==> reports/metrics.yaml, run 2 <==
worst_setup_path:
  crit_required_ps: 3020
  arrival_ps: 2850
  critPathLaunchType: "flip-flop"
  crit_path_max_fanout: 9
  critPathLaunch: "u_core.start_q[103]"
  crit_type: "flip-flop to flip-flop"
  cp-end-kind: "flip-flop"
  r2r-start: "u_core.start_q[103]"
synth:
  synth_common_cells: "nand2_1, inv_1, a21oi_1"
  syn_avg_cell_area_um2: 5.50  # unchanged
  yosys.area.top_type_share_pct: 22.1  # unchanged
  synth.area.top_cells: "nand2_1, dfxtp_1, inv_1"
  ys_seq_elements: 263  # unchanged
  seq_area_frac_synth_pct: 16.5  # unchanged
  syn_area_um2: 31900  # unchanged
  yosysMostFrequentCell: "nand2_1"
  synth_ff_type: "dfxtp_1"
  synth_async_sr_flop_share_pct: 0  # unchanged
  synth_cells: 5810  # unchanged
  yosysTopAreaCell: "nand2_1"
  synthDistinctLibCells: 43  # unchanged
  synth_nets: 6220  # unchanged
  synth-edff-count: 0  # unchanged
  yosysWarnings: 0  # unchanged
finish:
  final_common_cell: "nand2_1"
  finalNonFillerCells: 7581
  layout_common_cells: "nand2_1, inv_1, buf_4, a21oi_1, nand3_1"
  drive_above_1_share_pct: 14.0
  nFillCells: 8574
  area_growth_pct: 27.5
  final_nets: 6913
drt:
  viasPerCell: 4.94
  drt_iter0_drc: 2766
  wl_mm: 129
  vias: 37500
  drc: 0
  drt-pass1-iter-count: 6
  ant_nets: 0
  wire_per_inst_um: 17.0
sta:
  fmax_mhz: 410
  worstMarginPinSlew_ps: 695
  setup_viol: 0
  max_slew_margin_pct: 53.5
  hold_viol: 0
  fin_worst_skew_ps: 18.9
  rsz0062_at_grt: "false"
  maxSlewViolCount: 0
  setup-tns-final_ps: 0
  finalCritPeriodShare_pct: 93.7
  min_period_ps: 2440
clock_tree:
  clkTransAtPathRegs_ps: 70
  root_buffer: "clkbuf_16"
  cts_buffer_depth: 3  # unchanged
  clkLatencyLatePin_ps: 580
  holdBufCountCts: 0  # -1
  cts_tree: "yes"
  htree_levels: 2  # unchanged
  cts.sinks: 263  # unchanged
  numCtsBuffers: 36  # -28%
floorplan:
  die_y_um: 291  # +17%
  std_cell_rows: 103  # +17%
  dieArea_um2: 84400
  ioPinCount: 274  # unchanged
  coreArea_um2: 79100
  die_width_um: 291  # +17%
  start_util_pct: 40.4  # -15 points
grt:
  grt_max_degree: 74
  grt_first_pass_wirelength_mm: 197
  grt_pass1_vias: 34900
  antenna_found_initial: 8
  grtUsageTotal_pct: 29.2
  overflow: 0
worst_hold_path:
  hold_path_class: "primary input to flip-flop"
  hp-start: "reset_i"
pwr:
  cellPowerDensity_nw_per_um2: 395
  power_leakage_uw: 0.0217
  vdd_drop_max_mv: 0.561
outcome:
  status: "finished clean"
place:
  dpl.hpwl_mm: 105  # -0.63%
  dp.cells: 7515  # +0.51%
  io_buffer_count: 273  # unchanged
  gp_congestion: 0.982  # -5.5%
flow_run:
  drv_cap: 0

**YOUR OBJECTIVE:** Repeat all of the data exactly. Include every line.

**WRITTEN ANSWER:**
==> reports/metrics.yaml, run 2 <==
worst_setup_path:
  crit_required_ps: 3020
  arrival_ps: 2850
  critPathLaunchType: "flip-flop"
  crit_path_max_fanout: 9
  critPathLaunch: "u_core.start_q[103]"
  crit_type: "flip-flop to flip-flop"
  cp-end-kind: "flip-flop"
  r2r-start: "u_core.start_q[103]"
synth:
  synth_common_cells: "nand2_1, inv_1, a21oi_1"
  syn_avg_cell_area_um2: 5.50  # unchanged
  yosys.area.top_type_share_pct: 22.1  # unchanged
  synth.area.top_cells: "nand2_1, dfxtp_1, inv_1"
  ys_seq_elements: 263  # unchanged
  seq_area_frac_synth_pct: 16.5  # unchanged
  syn_area_um2: 31900  # unchanged
  yosysMostFrequentCell: "nand2_1"
  synth_ff_type: "dfxtp_1"
  synth_async_sr_flop_share_pct: 0  # unchanged
  synth_cells: 5810  # unchanged
  yosysTopAreaCell: "nand2_1"
  synthDistinctLibCells: 43  # unchanged
  synth_nets: 6220  # unchanged
  synth-edff-count: 0  # unchanged
  yosysWarnings: 0  # unchanged
finish:
  final_common_cell: "nand2_1"
  finalNonFillerCells: 7581
  layout_common_cells: "nand2_1, inv_1, buf_4, a21oi_1, nand3_1"
  drive_above_1_share_pct: 14.0
  nFillCells: 8574
  area_growth_pct: 27.5
  final_nets: 6913
drt:
  viasPerCell: 4.94
  drt_iter0_drc: 2766
  wl_mm: 129
  vias: 37500
  drc: 0
  drt-pass1-iter-count: 6
  ant_nets: 0
  wire_per_inst_um: 17.0
sta:
  fmax_mhz: 410
  worstMarginPinSlew_ps: 695
  setup_viol: 0
  max_slew_margin_pct: 53.5
  hold_viol: 0
  fin_worst_skew_ps: 18.9
  rsz0062_at_grt: "false"
  maxSlewViolCount: 0
  setup-tns-final_ps: 0
  finalCritPeriodShare_pct: 93.7
  min_period_ps: 2440
clock_tree:
  clkTransAtPathRegs_ps: 70
  root_buffer: "clkbuf_16"
  cts_buffer_depth: 3  # unchanged
  clkLatencyLatePin_ps: 580
  holdBufCountCts: 0  # -1
  cts_tree: "yes"
  htree_levels: 2  # unchanged
  cts.sinks: 263  # unchanged
  numCtsBuffers: 36  # -28%
floorplan:
  die_y_um: 291  # +17%
  std_cell_rows: 103  # +17%
  dieArea_um2: 84400
  ioPinCount: 274  # unchanged
  coreArea_um2: 79100
  die_width_um: 291  # +17%
  start_util_pct: 40.4  # -15 points
grt:
  grt_max_degree: 74
  grt_first_pass_wirelength_mm: 197
  grt_pass1_vias: 34900
  antenna_found_initial: 8
  grtUsageTotal_pct: 29.2
  overflow: 0
worst_hold_path:
  hold_path_class: "primary input to flip-flop"
  hp-start: "reset_i"
pwr:
  cellPowerDensity_nw_per_um2: 395
  power_leakage_uw: 0.0217
  vdd_drop_max_mv: 0.561
outcome:
  status: "finished clean"
place:
  dpl.hpwl_mm: 105  # -0.63%
  dp.cells: 7515  # +0.51%
  io_buffer_count: 273  # unchanged
  gp_congestion: 0.982  # -5.5%
flow_run:
  drv_cap: 0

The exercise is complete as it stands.